The list of public analysts who have completed data correction systems is only a few names long. I believe Mike Fast, Josh Kalk, Harry Pavlidis, and Ike Hall have done some quality work in the area. My first pass is likely not as rigorous as their methods, but I feel I stumbled upon enough points of interest to warrant writing something up. My sample consisted of the fastest 25% of pitches thrown by each pitcher in each game. I compared the actual properties of those pitches to a set of expected values. These expected values were generated by finding the average properties of pitches thrown in other ballparks by the same pitchers. There were five values that I tested: the initial horizontal and vertical position (release point), the resultant horizontal and vertical position (plate location), and the pitch velocity.
One mid-august homestand in Houston jumped out at me. The graphs I present below contain the actual and expected values as detailed above, as well as the difference between the two, which loosely represents the magnitude of correction needed.
You can see that the actual release points and the expected release points follow each other quite well over the first half of the season. For instance, when two left-handed pitchers start, the average release point jumps to the opposite side of the graph. But then in August, the blue delta line spikes by a foot. I created a gif comparing all of Brett Myers' release points leading up to his August 13 game and his recorded release points in that game. Without context, it would be easy to draw the conclusion that Myers had altered his approach.
Some parks were consistently miscalibrated the entire year. Or perhaps the rubber on the pitching mound was off-center. Kansas City had on average a three-inch difference between the actual and expected horizontal release points. This was certainly the fault of Dayton Moore.
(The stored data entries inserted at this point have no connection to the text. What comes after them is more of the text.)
Context: an optimization exercise on an open-source flow, tuned for small area, a short achievable clock period and few clock cycles per item. The choices shown serve that exercise and are no tape-out recipe.
The RTL of this run was laid out without a check of its function.
Power is estimated from default activity; no workload was simulated.

`run.sh`:
```
#!/bin/bash
# synth_recipe.tcl (not shown) runs the flow's synth.tcl, then flattens the netlist and writes it again
# the make line also repeats each setting of config.mk as NAME=value (left out here)
make -C /OpenROAD-flow-scripts/flow DESIGN_CONFIG=/design/flow/config.mk WORK_HOME=/design/flow/orfs CLKGATE_MAP_FILE= SYNTH_SCRIPT=/design/flow/synth_recipe.tcl finish
```
`constraint.sdc`:
```
create_clock -name core_clock -period 10.0 [get_ports {clk}]
set_input_delay 2.0000 -clock core_clock [delete_from_list [all_inputs] [get_ports {clk}]]
set_output_delay 2.0000 -clock core_clock [all_outputs]
set_load 0.01 [all_outputs]
```
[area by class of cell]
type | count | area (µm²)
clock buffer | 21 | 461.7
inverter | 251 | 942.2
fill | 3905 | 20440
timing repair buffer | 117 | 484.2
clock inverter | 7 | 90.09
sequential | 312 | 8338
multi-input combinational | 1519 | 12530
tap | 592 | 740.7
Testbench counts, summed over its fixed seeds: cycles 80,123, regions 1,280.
What follows belongs to an exercise in optimizing a design on an open flow for small area; a production flow would make more cautious choices.
Only simulation tests tie the RTL to the original design; equivalence was not proved.
Power is estimated from default activity; no workload was simulated.

Design osdp_frame_core, start of the top module:
module osdp_frame_core (
    input  wire        clk,
    input  wire        rst,             
    input  wire        rx_valid,
    input  wire [7:0]  rx_data,
    input  wire        rx_error,
    output wire        rx_ready,
    output wire        buf_we,
    output wire [10:0] buf_addr,
    output wire [7:0]  buf_wdata,
    output reg  [7:0]  addr,
    output reg  [15:0] len,
    output reg  [7:0]  ctrl,
    output reg  [7:0]  cmd,
    output reg  [15:0] trailer,
    output wire        crc_mode,
    output reg         valid,
    output wire        poll_ack,
    output wire        frame_ready,
    output wire [2:0]  status,
    output reg         mcause,
    output reg         frame_done,
    output reg         malformed,
    output reg         transport_fault
);
export LEC_CHECK = 0
export CAP_MARGIN = 20
export CORE_MARGIN = 2
export CORE_UTILIZATION = 40
export SLEW_MARGIN = 20
create_clock -name core_clock -period 5.0 [get_ports {clk}]
standard.sh (not shown) runs the stock make flow with config.mk's settings and CLKGATE_MAP_FILE= SYNTH_SCRIPT=/design/flow/synth_recipe.tcl, a recipe that flattens the netlist after the stock synthesis.
==> flow/flow/run.sh <==
#!/bin/bash
set -euo pipefail
export BUFFER_PORTS_ARGS="-buffer_cell sky130_fd_sc_hd__buf_1"
export CTS_ARGS="-sink_clustering_enable -repair_clock_nets -sink_clustering_size 50 -sink_clustering_max_diameter 200 -buf_list sky130_fd_sc_hd__clkbuf_8 -dont_use_dummy_load"
export RECOVER_POWER=100
bash standard.sh > standard_flow.log 2>&1
The starting point completed without violations.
More importantly, Kansas City overstated velocity, a trend fortunately spotted by Jeff Zimmerman early on in the season. Here, the delta line is plotted on a different axis.
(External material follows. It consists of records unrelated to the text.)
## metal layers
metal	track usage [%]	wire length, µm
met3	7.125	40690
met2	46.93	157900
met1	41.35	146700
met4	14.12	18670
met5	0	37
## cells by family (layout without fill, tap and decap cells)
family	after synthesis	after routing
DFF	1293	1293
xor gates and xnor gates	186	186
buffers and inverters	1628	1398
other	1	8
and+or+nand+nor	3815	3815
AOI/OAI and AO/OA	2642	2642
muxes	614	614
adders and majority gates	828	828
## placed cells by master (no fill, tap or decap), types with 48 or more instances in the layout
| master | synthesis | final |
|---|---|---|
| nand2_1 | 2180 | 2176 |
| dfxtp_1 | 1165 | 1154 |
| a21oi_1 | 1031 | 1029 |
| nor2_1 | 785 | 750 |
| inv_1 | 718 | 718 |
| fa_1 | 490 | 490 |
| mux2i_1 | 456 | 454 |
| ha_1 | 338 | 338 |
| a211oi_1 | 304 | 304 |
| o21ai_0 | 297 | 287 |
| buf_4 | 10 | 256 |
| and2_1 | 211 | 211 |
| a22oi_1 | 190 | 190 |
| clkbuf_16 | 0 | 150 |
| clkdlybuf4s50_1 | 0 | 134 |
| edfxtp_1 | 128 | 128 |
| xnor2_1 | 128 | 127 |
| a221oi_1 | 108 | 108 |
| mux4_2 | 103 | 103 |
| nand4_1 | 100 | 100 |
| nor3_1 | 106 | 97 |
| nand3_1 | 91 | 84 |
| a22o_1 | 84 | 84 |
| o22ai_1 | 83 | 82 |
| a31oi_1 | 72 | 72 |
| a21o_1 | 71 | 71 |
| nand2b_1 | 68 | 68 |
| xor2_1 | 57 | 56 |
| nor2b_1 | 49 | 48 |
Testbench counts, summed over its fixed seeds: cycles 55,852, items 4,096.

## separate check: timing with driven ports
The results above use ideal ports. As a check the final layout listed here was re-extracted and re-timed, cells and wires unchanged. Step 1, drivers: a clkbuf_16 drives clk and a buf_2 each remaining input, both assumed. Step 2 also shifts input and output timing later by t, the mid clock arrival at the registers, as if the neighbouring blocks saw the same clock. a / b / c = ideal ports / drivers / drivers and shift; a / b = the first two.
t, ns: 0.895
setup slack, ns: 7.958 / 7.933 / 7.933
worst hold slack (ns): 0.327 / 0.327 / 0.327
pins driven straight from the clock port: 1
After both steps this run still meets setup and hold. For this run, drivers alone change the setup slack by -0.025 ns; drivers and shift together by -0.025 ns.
On average, the delta was 1.1 miles per hour, the exact same number reported by Mike Fast.
Mike published his own 2010 velocity corrections on THT, and I found the correlation coefficient between his and mine to be 0.8.
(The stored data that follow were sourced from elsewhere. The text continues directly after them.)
Context: an optimization exercise on an open-source flow, tuned for small area and a short achievable clock period. The choices shown serve that exercise and are no tape-out recipe.
In this exercise RTL edits were held to simulation tests only and were not proved equivalent to the original.
Power is estimated from default activity; no workload was simulated.

== job 904 ==
## pwm_sched
module pwm_sched (
    input  wire        clk,
    input  wire        rst,         
    input  wire        tick,        
    input  wire        fault,       
    input  wire        cmd_valid,
    input  wire [31:0] cmd,
    output reg         rsp_valid,
    output reg         rsp_err,
    output wire [31:0] rsp_data,
    output wire [17:0] pwm_out
);
For scale: roughly 8,800 cells after synthesis, roughly 89 I/O pins, about 0.068 mm^2 of cells after synthesis.
==> flow/config.mk <==
export PLATFORM = sky130hd
export DESIGN_NAME = pwm_sched
export DESIGN_NICKNAME = pwm_sched
export VERILOG_FILES = /design/flow/design.v
export SDC_FILE = /design/flow/constraint.sdc
export NUM_CORES = 8
export LEC_CHECK = 0
export CAP_MARGIN = 20
export CORE_MARGIN = 2
export CORE_UTILIZATION = 35
export CTS_BUF_LIST = sky130_fd_sc_hd__clkbuf_8
export CTS_CLUSTER_DIAMETER = 60
export CTS_CLUSTER_SIZE = 14
export PLACE_DENSITY = 0.5
export SLEW_MARGIN = 20
==> flow/constraint.sdc <==
create_clock -name core_clock -period 100.0 [get_ports {clk}]
set_input_delay 20.0000 -clock core_clock [delete_from_list [all_inputs] [get_ports {clk}]]
set_output_delay 20.0000 -clock core_clock [all_outputs]
set_load 0.01 [all_outputs]
standard.sh (not shown) runs the stock make flow with config.mk's settings and CLKGATE_MAP_FILE= SYNTH_SCRIPT=/design/flow/synth_recipe.tcl, a recipe that flattens the netlist after the stock synthesis.
==> flow/flow/run.sh <==
#!/bin/bash
# Own layout flow: the standard layout (standard.sh) with the synthesis
# step of flow/synth.tcl (ABC script below, adders left to ABC), and the
# port buffers made of buf_4 cells. Each tool's output is in orfs/logs;
# make's own output goes to flow_make.log in the work folder.
set -euo pipefail
W=$(cd "$(dirname "$0")/.." && pwd)
D=7000
printf 'strash\ndch\nmap -D %s\nstrash\ndch\nmap -D %s\ntopo\nstime -c\nbuffer -c\nupsize -c -D %s\ndnsize -c -D %s\nstime -c\n' $D $D $D $D > "$W/abc.script"
export MY_ABC_SCRIPT="$W/abc.script"
export MY_ABC_D=$D
bash "$W/standard.sh" SYNTH_SCRIPT="$W/flow/synth.tcl" ADDER_MAP_FILE= \
  BUFFER_PORTS_ARGS="-buffer_cell sky130_fd_sc_hd__buf_4" finish > "$W/flow_make.log" 2>&1
==> flow/flow/synth.tcl <==
proc synth {args} { yosys synth -nofsm -noshare {*}$args }
proc abc {args} {
  set rest {}
  set i 0
  while {$i < [llength $args]} {
    set a [lindex $args $i]
    if {$a eq "-script" || $a eq "-D"} { incr i 2; continue }
    lappend rest $a
    incr i
  }
  yosys abc -script $::env(MY_ABC_SCRIPT) -D $::env(MY_ABC_D) {*}$rest
}
source $::env(SCRIPTS_DIR)/synth.tcl
# left out here: clear keep_hierarchy, flatten, clean up, hide names made inside functions, write 1_2_yosys.v
Relative to job 904, the following input files were edited for job 6537:
diff --git a/flow/flow/run.sh b/flow/flow/run.sh
--- a/flow/flow/run.sh
+++ b/flow/flow/run.sh
@@ -3 +3 @@
-# step of flow/synth.tcl (ABC script below, adders left to ABC), and the
+# step of flow/synth.tcl (ABC script below (no buffering pass), adders left to ABC), and the
@@ -9 +9 @@
-printf 'strash\ndch\nmap -D %s\nstrash\ndch\nmap -D %s\ntopo\nstime -c\nbuffer -c\nupsize -c -D %s\ndnsize -c -D %s\nstime -c\n' $D $D $D $D > "$W/abc.script"
+printf 'strash\ndch\nmap -D %s\nstrash\ndch\nmap -D %s\ntopo\nstime -c\nupsize -c -D %s\ndnsize -c -D %s\nstime -c\n' $D $D $D $D > "$W/abc.script"
diff --git a/flow/config.mk b/flow/config.mk
--- a/flow/config.mk
+++ b/flow/config.mk
@@ -10 +10 @@
-export CORE_UTILIZATION = 35
+export CORE_UTILIZATION = 40
@@ -13,2 +13,2 @@
-export CTS_CLUSTER_SIZE = 14
-export PLACE_DENSITY = 0.5
+export CTS_CLUSTER_SIZE = 12
+export PLACE_DENSITY = 0.55
Notes after the runs:
Share of the yosys chip area belonging to registers: higher on job 6537. Summary of job 6537 over job 904: detailed-route wire length on metal 1 has decreased, maximum fanout count along the critical path has increased. [job 6537 vs job 904] proportion of power drawn by the clock network: lower in job 6537. Looking at commonest non-fill, non-tap cell in the layout, the clkinv_1 result is from job 6537; the inv_1 one comes from job 904. Of the two candidates, job 904 has the better worst max-slew margin expressed relative to the limit and job 6537 the worse one. Job 6537 vs job 904 — power dropped slightly. Sequential share of layout area essentially unchanged between job 6537 and job 904. Share of the clock period used by the worst path: job 6537 < job 904. Taking job 904 as the reference, in job 6537 cell count lower; overall die area lower.
Relative to job 6537, the following input files were edited for job 5407:
diff --git a/flow/config.mk b/flow/config.mk
--- a/flow/config.mk
+++ b/flow/config.mk
@@ -10 +10 @@
-export CORE_UTILIZATION = 40
+export CORE_UTILIZATION = 35
@@ -14 +14 @@
-export PLACE_DENSITY = 0.55
+export PLACE_DENSITY = 0.5
Notes after the runs:
Job 5407 reached the end of the flow, and the finished layout is clean on the timing, design-rule and antenna checks. On count of plain and timing-repair buffers in the layout: between job 5407 and job 6537, it ends up lower for job 5407. Comparing job 5407 and job 6537, the higher wire length of the first global-routing pass was measured on job 5407. Job 5407: antenna cell count lower than job 6537. Job 5407 against job 6537; combined area of the multi-input logic cells is up slightly. | number of standard cells in the layout, taps in and fillers out | lower: job 6537 |. Global-route usage (lower): job 5407. Measured against each other, job 5407 and job 6537 differ in part of the power in the clock network, the higher figure coming from job 5407. Changes observed in job 5407 relative to job 6537: standard cell core area up about 14%; clock network area share did not really move; wire length went up by about 4.3%. Compare job 5407 and job 6537 | buffer and inverter count on the worst path lower: job 5407.
Here is what was changed in the inputs of job 3378 compared with job 5407.
diff --git a/flow/flow/run.sh b/flow/flow/run.sh
--- a/flow/flow/run.sh
+++ b/flow/flow/run.sh
@@ -3 +3 @@
-# step of flow/synth.tcl (ABC script below (no buffering pass), adders left to ABC), and the
+# step of flow/synth.tcl (ABC script below, adders left to ABC), and the
@@ -9 +9 @@
-printf 'strash\ndch\nmap -D %s\nstrash\ndch\nmap -D %s\ntopo\nstime -c\nupsize -c -D %s\ndnsize -c -D %s\nstime -c\n' $D $D $D $D > "$W/abc.script"
+printf 'strash\ndch\nmap -D %s\nstrash\ndch\nmap -D %s\ntopo\nstime -c\nbuffer -c\nupsize -c -D %s\ndnsize -c -D %s\nstime -c\n' $D $D $D $D > "$W/abc.script"
Notes after the runs:
- Job 3378 has completed all stages; timing, DRC and antenna checks passed.
- Going from job 5407 to job 3378, register-to-register slack moved up, area occupied by multi-input gates moved down.
- Wire: job 3378 routes less than job 5407
- Cmp job 5407 and job 3378 / relative contribution of combinational cells to total power / lower: job 3378
- Mean instance size in the synthesized netlist: job 3378 vs job 5407 down 0.18 um^2
- Relative contribution of the clock network to total power up 0.7 points in job 3378 wrt job 5407
- Global-route wire length before repair for job 3378: about 1.8% down relative to job 5407
- Job 5407 -> job 3378: placer congestion estimate decreased slightly
What job 3183 does differently from job 3378 at the input level:
diff --git a/flow/flow/run.sh b/flow/flow/run.sh
--- a/flow/flow/run.sh
+++ b/flow/flow/run.sh
@@ -3 +3 @@
-# step of flow/synth.tcl (ABC script below, adders left to ABC), and the
+# step of flow/synth.tcl (ABC script below (no buffering pass), adders left to ABC), and the
@@ -8,2 +8,2 @@
-D=7000
-printf 'strash\ndch\nmap -D %s\nstrash\ndch\nmap -D %s\ntopo\nstime -c\nbuffer -c\nupsize -c -D %s\ndnsize -c -D %s\nstime -c\n' $D $D $D $D > "$W/abc.script"
+D=6000
+printf 'strash\ndch\nmap -D %s\nstrash\ndch\nmap -D %s\ntopo\nstime -c\nupsize -c -D %s\ndnsize -c -D %s\nstime -c\n' $D $D $D $D > "$W/abc.script"
Comparing job 3378 with job 3183, the proportion of final cell area spent on non-clock buffers came out essentially unchanged.
Cell area after layout: lower on job 3378
Share of the final layout cell area in multi-input gates was higher in job 3183 than in job 3378.
Compared to job 3378, the routing of job 3183 uses more wire.
Synthesized cell area: job 3183 vs job 3378, no meaningful difference
Summary of job 3183 over job 3378: buffer levels on the longest clock path comparable; final-layout worst hold slack now smaller; share of layout cells above drive strength 1 now smaller.
Job 3183: smallest setup slack after layout 0.11 ns above job 3378
Startpoint of the worst setup timing path: rsp_q[3] -> job 3378, rsp_q[1] -> job 3183

-- separate check: timing with driven ports --
The results above use ideal ports. As a check the final layouts listed here were re-extracted and re-timed, cells and wires unchanged.
Step 1: set_driving_cell puts a clkbuf_16 on clk and a buf_2 on each other input, an assumption about the parent block.
Step 2, shift: input delay + t, output delay - t, t = (earliest + latest rising clock arrival at the registers) / 2. This alone moves slack from input paths to output paths.
Slacks: no drivers / after step 1 / after step 2; pairs: no drivers / after step 1.
| run | t, ns | setup slack, ns | worst setup path at the end | latest minus earliest clock arrival (ns) | worst slew at a driven data input, ns |
|---|---|---|---|---|---|
| job 904 | 1.053 | 68.494 / 68.401 / 69.036 | input to register | 0.121 / 0.122 | 0.20 |
| job 6537 | 1.056 | 69.045 / 68.953 / 69.431 | input to register | 0.098 / 0.097 | 0.22 |
| job 5407 | 1.034 | 68.853 / 68.768 / 69.548 | input to register | 0.118 / 0.117 | 0.07 |
| job 3378 | 1.041 | 68.533 / 68.442 / 69.038 | input to register | 0.115 / 0.114 | 0.20 |
| job 3183 | 1.026 | 68.643 / 68.549 / 68.860 | input to register | 0.113 / 0.113 | 0.10 |
After both steps every run listed still meets setup and hold.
Texas was at the other end of the spectrum.
And Detroit was fine until the final months of the season.
Like Kauffman, Dodger Stadium was on average three inches off with its horizontal release points. Several parks deviated a couple inches from what we'd expect with their vertical release points. Again, rubber position and mound heights are not standardized across MLB, so it could be that pitchers do throw from different release points depending on the stadium. Citizens Bank and Yankee Stadium reported high release points, while Safeco and Petco came in lower.
Plate location adjustments are much harder to nail down. For one, the values reported by PITCHf/x around the plate are generally accurate, as they are more directly observed by cameras, as opposed to the release points which are extrapolated. Furthermore, pitchers vary their intended pitch locations much more than they do their release points. The park with the greatest pitch location abnormality is Yankee Stadium, and the reason is clear. The Yankees possess such a disproportionate number of left-handed batters that pitchers throw to the third-base side of the plate more than they would against any other team.
Correcting PITCHf/x data seems hard. Differences in a ballpark's configurations and a pitcher's intentions are difficult to separate from an oddity in PITCHf/x calibration. Including batter handedness appears vital, given that pitchers shift their position on the rubber or throw to a different side of the plate depending on batter handedness. I do not think that an automated correction system is the answer to correcting PITCHf/x data. I envision how hard it would be to pick up on sudden shifts in the data that stem from recalibrations without picking up on the random game-to-game noise. It would possibly be easiest to simply eyeball a span of time during which one fixed level of adjustment is needed.